* DATA FOR THIS TASK *
<file path="config.mk">
export PLATFORM = sky130hd
export DESIGN_NAME = branch_predict_resolve_unit
export DESIGN_NICKNAME = d
export VERILOG_FILES = /design/src/rtl/branch_predict_resolve_unit.sv
export SDC_FILE = /design/constraint.sdc
export NUM_CORES = 1
export LEC_CHECK = 0
export ABC_CLOCK_PERIOD_IN_PS = 4400
export BUFFER_PORTS_ARGS = -buffer_cell sky130_fd_sc_hd__clkbuf_2
export CAP_MARGIN = 20
export CORE_MARGIN = 2
export CORE_UTILIZATION = 59
export CTS_CLUSTER_DIAMETER = 150
export DETAILED_ROUTE_END_ITERATION = 8
export GPL_TIMING_DRIVEN = 0
export PLACE_DENSITY = 0.86
export SLEW_MARGIN = 20
export SYNTH_ARGS = -nofsm -noshare
export SYNTH_HDL_FRONTEND = slang
export SYNTH_SLANG_ARGS = --single-unit
</file>
<file path="constraint.sdc">
create_clock -name clk -period 4.4 [get_ports clk]
set_input_delay 0.44 -clock clk [delete_from_list [all_inputs] [get_ports clk]]
set_output_delay 0.44 -clock clk [all_outputs]
set_load 0.02 [all_outputs]
</file>
File: src/rtl/alu4_seq_ctrl.sv
// alu4_seq_ctrl
//   Multi-nibble sequencer wrapped around a 4-bit alu4 slice. Takes one
//   command per handshake and feeds the ALU one nibble per cycle, LSB first.
//   Carry is chained between nibbles. The result is collected into an
//   accumulator that has carry and zero flags.
//
// Ports
//   clk, reset            rising-edge clock, asynchronous active-high reset
//   cmd_valid/cmd_ready   command handshake
//   cmd_op                0 LOAD, 1 ADD, 2 SUB, 3 AND, 4 OR, 5 XOR, 6 ADC, 7 CLR
//   cmd_operand           right-hand (b side) operand, W bits
//   alu_x/y/z/w, alu_ci   alu4 operation select and carry in
//   alu_a, alu_b          current accumulator / operand nibble
//   alu_c, alu_g          alu4 carry vector (bit 3 used) and result nibble
//   acc, flag_c, flag_z   accumulator and flags
//   done                  one-cycle pulse when a command retires

module alu4_seq_ctrl #(
    parameter int unsigned WORD_NIBBLES = 2
) (
    input  logic                      clk,
    input  logic                      reset,
    input  logic                      cmd_valid,
    output logic                      cmd_ready,
    input  logic [2:0]                cmd_op,
    input  logic [4*WORD_NIBBLES-1:0] cmd_operand,
    output logic                      alu_x,
    output logic                      alu_y,
    output logic                      alu_z,
    output logic                      alu_w,
    output logic                      alu_ci,
    output logic [3:0]                alu_a,
    output logic [3:0]                alu_b,
    input  logic [3:0]                alu_c,
    input  logic [3:0]                alu_g,
    output logic [4*WORD_NIBBLES-1:0] acc,
    output logic                      flag_c,
    output logic                      flag_z,
    output logic                      done
);

    localparam int unsigned W     = 4 * WORD_NIBBLES;
    localparam int unsigned NIB_W = (WORD_NIBBLES > 1) ? $clog2(WORD_NIBBLES) : 1;
    localparam logic [NIB_W-1:0] LAST_NIB = NIB_W'(WORD_NIBBLES - 1);

    typedef enum logic [1:0] {
        S_IDLE,
        S_PASS,
        S_DONE
    } state_e;

    typedef enum logic [2:0] {
        OP_LOAD = 3'd0,
        OP_ADD  = 3'd1,
        OP_SUB  = 3'd2,
        OP_AND  = 3'd3,
        OP_OR   = 3'd4,
        OP_XOR  = 3'd5,
        OP_ADC  = 3'd6,
        OP_CLR  = 3'd7
    } op_e;

    state_e           state_q,   state_d;
    op_e              op_q,      op_d;
    logic [W-1:0]     operand_q, operand_d;
    logic [W-1:0]     acc_q,     acc_d;
    logic [W-1:0]     shadow_q,  shadow_d;
    logic [NIB_W-1:0] nib_q,     nib_d;
    logic             carry_q,   carry_d;
    logic             flag_c_q,  flag_c_d;
    logic             flag_z_q,  flag_z_d;

    logic [3:0] sel;
    logic       is_arith;

    // Only the top carry bit of the slice is meaningful to the sequencer.
    logic unused_alu_c;
    assign unused_alu_c = ^alu_c[2:0];

    assign is_arith = (op_q == OP_ADD) || (op_q == OP_SUB) || (op_q == OP_ADC);

    assign {alu_x, alu_y, alu_z, alu_w} = sel;
    assign acc    = acc_q;
    assign flag_c = flag_c_q;
    assign flag_z = flag_z_q;

    always_ff @(posedge clk or posedge reset) begin
        if (reset) begin
            state_q   <= S_IDLE;
            op_q      <= OP_LOAD;
            operand_q <= '0;
            acc_q     <= '0;
            shadow_q  <= '0;
            nib_q     <= '0;
            carry_q   <= 1'b0;
            flag_c_q  <= 1'b0;
            flag_z_q  <= 1'b1;
        end else begin
            state_q   <= state_d;
            op_q      <= op_d;
            operand_q <= operand_d;
            acc_q     <= acc_d;
            shadow_q  <= shadow_d;
            nib_q     <= nib_d;
            carry_q   <= carry_d;
            flag_c_q  <= flag_c_d;
            flag_z_q  <= flag_z_d;
        end
    end

    always_comb begin
        state_d   = state_q;
        op_d      = op_q;
        operand_d = operand_q;
        acc_d     = acc_q;
        shadow_d  = shadow_q;
        nib_d     = nib_q;
        carry_d   = carry_q;
        flag_c_d  = flag_c_q;
        flag_z_d  = flag_z_q;
        cmd_ready = 1'b0;
        done      = 1'b0;
        sel       = 4'b0000;
        alu_ci    = 1'b0;
        alu_a     = 4'h0;
        alu_b     = 4'h0;

        case (state_q)
            S_IDLE: begin
                cmd_ready = 1'b1;
                if (cmd_valid) begin
                    op_d      = op_e'(cmd_op);
                    operand_d = cmd_operand;
                    case (op_e'(cmd_op))
                        OP_LOAD: begin
                            acc_d    = cmd_operand;
                            flag_c_d = 1'b0;
                            flag_z_d = (cmd_operand == '0);
                            state_d  = S_DONE;
                        end
                        OP_CLR: begin
                            acc_d    = '0;
                            flag_c_d = 1'b0;
                            flag_z_d = 1'b1;
                            state_d  = S_DONE;
                        end
                        default: begin
                            nib_d   = '0;
                            state_d = S_PASS;
                        end
                    endcase
                end
            end

            S_PASS: begin
                alu_a = acc_q[{nib_q, 2'b00} +: 4];
                alu_b = operand_q[{nib_q, 2'b00} +: 4];

                case (op_q)
                    OP_ADD, OP_ADC: sel = 4'b0100;
                    OP_SUB:         sel = 4'b1100;
                    OP_AND:         sel = 4'b0010;
                    OP_OR:          sel = 4'b0011;
                    default:        sel = 4'b0000;
                endcase

                // Nibble 0 seeds the chain: SUB needs +1 for two's complement,
                // ADC takes the retained carry flag; later nibbles take the ripple.
                if (nib_q == '0) begin
                    case (op_q)
                        OP_SUB:  alu_ci = 1'b1;
                        OP_ADC:  alu_ci = flag_c_q;
                        default: alu_ci = 1'b0;
                    endcase
                end else begin
                    alu_ci = is_arith & carry_q;
                end

                shadow_d[{nib_q, 2'b00} +: 4] = alu_g;
                carry_d = alu_c[3];
                nib_d   = nib_q + 1'b1;

                if (nib_q == LAST_NIB) begin
                    acc_d    = shadow_d;
                    flag_c_d = is_arith & alu_c[3];
                    flag_z_d = (shadow_d == '0);
                    nib_d    = '0;
                    state_d  = S_DONE;
                end
            end

            S_DONE: begin
                done    = 1'b1;
                state_d = S_IDLE;
            end

            default: begin
                state_d = S_IDLE;
            end
        endcase
    end

endmodule
## src/rtl/piso_serializer.sv

```systemverilog
`default_nettype none
// ============================================================================
// Module   : piso_serializer
// Brief    : Parallel-in/serial-out shifter with valid/ready load, pacing
//            enable, selectable bit order and a per-word done pulse.
// Revision : 1.0  initial release
// ============================================================================
module piso_serializer #(
    parameter int WIDTH     = 8,
    parameter bit MSB_FIRST = 1'b0
) (
    input  logic             clk,
    input  logic             rst,
    input  logic [WIDTH-1:0] data,
    input  logic             load_valid,
    output logic             load_ready,
    input  logic             ser_en,
    output logic             out,
    output logic             out_valid,
    output logic             busy,
    output logic             done
);

    localparam int             C_CW   = (WIDTH > 1) ? $clog2(WIDTH) : 1;
    localparam logic [C_CW-1:0] C_LAST = C_CW'(WIDTH - 1);

    typedef enum logic [0:0] {
        S_IDLE  = 1'b0,
        S_SHIFT = 1'b1
    } state_t;

    state_t           state_q;
    logic [WIDTH-1:0] shreg_q;
    logic [WIDTH-1:0] shreg_d;
    logic [C_CW-1:0]  cnt_q;
    logic             done_q;

    logic w_shift;
    logic w_last;
    logic w_head;

    assign w_shift = (state_q == S_SHIFT);
    assign w_last  = w_shift && ser_en && (cnt_q == C_LAST);

    // The output end of the shift register depends on the configured bit order
    generate
        if (MSB_FIRST) begin : g_msb_first
            assign w_head  = shreg_q[WIDTH-1];
            assign shreg_d = {shreg_q[WIDTH-2:0], 1'b0};
        end else begin : g_lsb_first
            assign w_head  = shreg_q[0];
            assign shreg_d = {1'b0, shreg_q[WIDTH-1:1]};
        end
    endgenerate

    // rst gates the combinational outputs so they drop the instant it rises
    assign load_ready = !rst && (!w_shift || w_last);
    assign out_valid  = !rst && w_shift;
    assign busy       = out_valid;
    assign out        = !rst && w_shift && w_head;
    assign done       = done_q;

    always_ff @(posedge clk or posedge rst) begin
        if (rst) begin
            state_q <= S_IDLE;
            shreg_q <= '0;
            cnt_q   <= '0;
            done_q  <= 1'b0;
        end else begin
            done_q <= w_last;
            case (state_q)
                S_IDLE: begin
                    if (load_valid) begin
                        shreg_q <= data;
                        cnt_q   <= '0;
                        state_q <= S_SHIFT;
                    end
                end
                S_SHIFT: begin
                    if (ser_en) begin
                        if (cnt_q == C_LAST) begin
                            // Reload on the last-bit edge keeps words back-to-back
                            if (load_valid) begin
                                shreg_q <= data;
                                cnt_q   <= '0;
                            end else begin
                                shreg_q <= '0;
                                cnt_q   <= '0;
                                state_q <= S_IDLE;
                            end
                        end else begin
                            shreg_q <= shreg_d;
                            cnt_q   <= cnt_q + 1'b1;
                        end
                    end
                end
                default: begin
                    state_q <= S_IDLE;
                end
            endcase
        end
    end

endmodule
`default_nettype wire

```

## config.mk

```make
export PLATFORM = sky130hd
export DESIGN_NAME = piso_serializer
export DESIGN_NICKNAME = d
export VERILOG_FILES = /design/src/rtl/piso_serializer.sv
export SDC_FILE = /design/constraint.sdc
export NUM_CORES = 1
export LEC_CHECK = 0
export CORE_MARGIN = 5
export CORE_UTILIZATION = 46
export DETAILED_ROUTE_END_ITERATION = 7
export PLACE_DENSITY_LB_ADDON = 0.1
export SYNTH_ARGS = -nofsm -noshare
export SYNTH_HDL_FRONTEND = slang
export SYNTH_SLANG_ARGS = --single-unit
```

## constraint.sdc

```tcl
create_clock -name clk -period 2 [get_ports clk]
set_input_delay 0.4 -clock clk [delete_from_list [all_inputs] [get_ports clk]]
set_output_delay 0.4 -clock clk [all_outputs]
set_load 0.02 [all_outputs]
```

==> flow_summary.json, run 1 <==
{
  "dr.pass1.iters": 4,
  "relSlewSlack_pct": 67.34,
  "port_buffers": 16,
  "min_period_ps": 1828,
  "setup.worst_path.start_class": "flop",
  "ant_nets": 0,
  "antenna_cells": 0,
  "worstSkewPairLatency_ps": 270,
  "status": "complete, no violations",
  "use_met2_pct": 19.53,
  "grt_pass1_wl_mm": 2.145,
  "p_comb_share_pct": 44.2,
  "tightest_slew_ps": 489.4,
  "syn_inst": 62,
  "grt_pass1_vias": 498,
  "gp_congestion": 0.6733,
  "die_w_um": 48.29,
  "pwr-share-clk_pct": 15.1,
  "regArea_um2": 325.3,
  "cts_tree": "built",
  "fp.dieH_um": 48.29,
  "skew_ps": 4.978,
  "clk_path_buf_depth": 2,
  "met1_usage_pct": 18.20,
  "cts_max_level": 1,
  "final_max_slew_viol_count": 0,
  "fillers": 132,
  "hold_buffers": 0,
  "antenna_found_initial": 0,
  "synth_nets": 77,
  "nets": 100,
  "hold_viol_final": 0,
  "period_share_pct": 91.38,
  "end_kind": "output pin",
  "synth_top_area_cell": "dfrtp_1",
  "drive_gt1_share_pct": 22.62,
  "rsz0062_at_grt": "false",
  "power.leakage_nw": 0.4099,
  "syn_to_final_growth_pct": 31.17,
  "drv_cap": 0,
  "switching_share_pct": 32.83,
  "gr-max-usage-layer": "met2",
  "netlist_area_um2": 674.4,
  "use_met3_pct": 3.321,
  "rows": 13,
  "ios": 17,
  "drt-initial-drc-count": 11,
  "initial_core_util_pct": 49.95,
  "grt_use_total_pct": 13.54,
  "cts-root-buf": "clkbuf_4",
  "numCtsBuffers": 3,
  "hpwl_um": 897.6,
  "yosysWarnings": 0,
  "grt_overflow": 0,
  "ys_seq_elements": 13,
  "worstPathMaxFanout": 3,
  "power_density_nw_per_um2": 1191,
  "hold-worst-slack_ps": 530.8,
  "hold_class": "flop to flop",
  "finalNonFillerCells": 99,
  "cp.required_ps": 1600,
  "dieArea_um2": 2332,
  "placed_cells": 94,
  "p_seq_share_pct": 40.7,
  "syn_avg_cell_area_um2": 10.88,
  "ys_seq_area_share_pct": 48.24,
  "wl_per_cell_um": 12.34,
  "core_area_um2": 1350,
  "worstSetupPathType": "flop to output pin",
  "synth_area_leaders": "dfrtp_1 48%, a22oi_1 7.8%, ha_1 5.6%",
  "ys_types": 21,
  "p_switching_uw": 345.9,
  "grt_max_degree": 16,
  "multi_input_area_um2": 310.3,
  "ir_worst_vdd_v": 0.0006526,
  "final_util_pct": 65.52,
  "drc": 0,
  "timing.fmax_mhz": 547.2,
  "synth.top_cell.area_share_pct": 48.24,
  "setup_violations": 0,
  "wl_mm": 1.222,
  "num_vias": 521,
  "cp.arrival_ps": 1430,
  "internal-power_uw": 707.8,
  "clock_sinks": 13,
  "path_clk_slew_ps": 80,
  "viasPerCell": 5.263
}
[per-layer routing]
layer / up-vias / part of all wire, %
met4: 0 / 0.98
li1: 263 / -
met3: 2 / 5.3
met2: 7 / 46
met5: - / 0
met1: 249 / 47
[state kept, by name, summed over array words and instances (netlist names)]
name and count:
shreg_q 8, cnt_q 3, done 1, state_q 1
[worst paths after layout]
check / start / end / slack [ps] / cells after the start
setup / recovery: cnt_q[0]$_DFFE_PP0P_ / load_ready / 170 / 5
hold / removal: shreg_q[3]$_DFFE_PP0P_ / shreg_q[3]$_DFFE_PP0P_ / 530 / 2
setup reg to reg: cnt_q[0]$_DFFE_PP0P_ / shreg_q[1]$_DFFE_PP0P_ / 540 / 5
hold reg to reg: shreg_q[3]$_DFFE_PP0P_ / shreg_q[3]$_DFFE_PP0P_ / 530 / 2
max in group asynchronous: rst / shreg_q[4]$_DFFE_PP0P_ / 1070 / 3
min in group asynchronous: rst / done$_DFF_PP0_ / 600 / 3
[Yosys cell counts]
master,count
and3_1,1
dfrtp_1,13
buf_4,1
and2_1,1
a21oi_1,7
a21boi_2,1
inv_1,2
a21bo_2,1
or2_2,1
clkbuf_1,1
nand2_1,1
a22o_1,3
nor2b_1,1
buf_6,2
a22oi_1,7
ha_1,3
mux2_4,1
and2b_1,1
o22ai_2,1
mux2_2,3
nor2_1,10
[cell usage in the layout (no fill, tap or decap)]
cell type and count:
a21bo_2 1, a21boi_2 1, a21oi_1 7, a22o_1 3, a22oi_1 7, and2_1 1, and2b_1 1, and3_1 1
buf_2 1, buf_4 6, clkbuf_1 1, clkbuf_4 3, clkdlybuf4s50_1 12, dfrtp_1 13, dlygate4sd2_1 3, ha_1 2
ha_2 1, inv_1 2, mux2_2 3, mux2_4 1, nand2_1 1, nor2_1 10, nor2b_1 1, o22ai_2 1
or2_2 1
[final cells by class]
cell class,instances,share of cell area [%]
clock buffers,4,2.970
inverters,2,0.8487
multi-input cells,43,35.08
flip-flops and latches,13,36.78
well taps,15,2.122
repair buffers,22,22.21
[per-stage QoR]
step	power [mW]	TNS [ps]	setup slack, ps	cell area [um^2]
3_5_place_dp	0.8983	-243.4	-135.3	857.1
5_1_grt	1.162	0	75.72	884.6
2_1_floorplan	0.7690	0	464.7	674.4
3_3_place_gp	0.8902	-171.8	-110.6	857.1
4_1_cts	1.055	0	35.27	880.8
6_report	1.054	0	172.4	884.6
[worst max-delay path, stage by stage, from the launching register on]
cell	delay, ps
dfrtp_1	390
ha_1	220
ha_2	200
a21boi_2	150
nor2_1	50
buf_2	150
[logic make-up after synthesis]
kind of cell,synth area share (%)
AO/OA/AOI/OAI,21.89
adder cells (fa/ha/maj),5.566
buffers and inverters,6.123
flip-flops,48.24
multiplexers,7.235
AND/OR/NAND/NOR,10.95
[power groups by stage]
stage                     Sequential (mW)  Combinational [mW]  Clock, mW
after floorplan                     0.427               0.342          0
after global placement              0.434               0.457          0
after detailed placement            0.435               0.463          0
after CTS                           0.429               0.457      0.169
after global routing                0.444               0.535      0.184
final                               0.429               0.466      0.159
[timing repair]
item | 4_1_cts | 5_1_grt
resized for setup | 6 | 2
pin swaps | 0 | 1
setup endpoints to repair | 4 | 1
buffers inserted | 0 | 1
Note: power is estimated with default switching activity, not from simulation.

* WHAT NEEDS TO BE DONE *
Copy out only the lines above from the one with "if (reset) begin" to the one with "OP_CLR: begin", inclusive, exactly as they stand.

* SOLUTION *
        if (reset) begin
            state_q   <= S_IDLE;
            op_q      <= OP_LOAD;
            operand_q <= '0;
            acc_q     <= '0;
            shadow_q  <= '0;
            nib_q     <= '0;
            carry_q   <= 1'b0;
            flag_c_q  <= 1'b0;
            flag_z_q  <= 1'b1;
        end else begin
            state_q   <= state_d;
            op_q      <= op_d;
            operand_q <= operand_d;
            acc_q     <= acc_d;
            shadow_q  <= shadow_d;
            nib_q     <= nib_d;
            carry_q   <= carry_d;
            flag_c_q  <= flag_c_d;
            flag_z_q  <= flag_z_d;
        end
    end

    always_comb begin
        state_d   = state_q;
        op_d      = op_q;
        operand_d = operand_q;
        acc_d     = acc_q;
        shadow_d  = shadow_q;
        nib_d     = nib_q;
        carry_d   = carry_q;
        flag_c_d  = flag_c_q;
        flag_z_d  = flag_z_q;
        cmd_ready = 1'b0;
        done      = 1'b0;
        sel       = 4'b0000;
        alu_ci    = 1'b0;
        alu_a     = 4'h0;
        alu_b     = 4'h0;

        case (state_q)
            S_IDLE: begin
                cmd_ready = 1'b1;
                if (cmd_valid) begin
                    op_d      = op_e'(cmd_op);
                    operand_d = cmd_operand;
                    case (op_e'(cmd_op))
                        OP_LOAD: begin
                            acc_d    = cmd_operand;
                            flag_c_d = 1'b0;
                            flag_z_d = (cmd_operand == '0);
                            state_d  = S_DONE;
                        end
                        OP_CLR: begin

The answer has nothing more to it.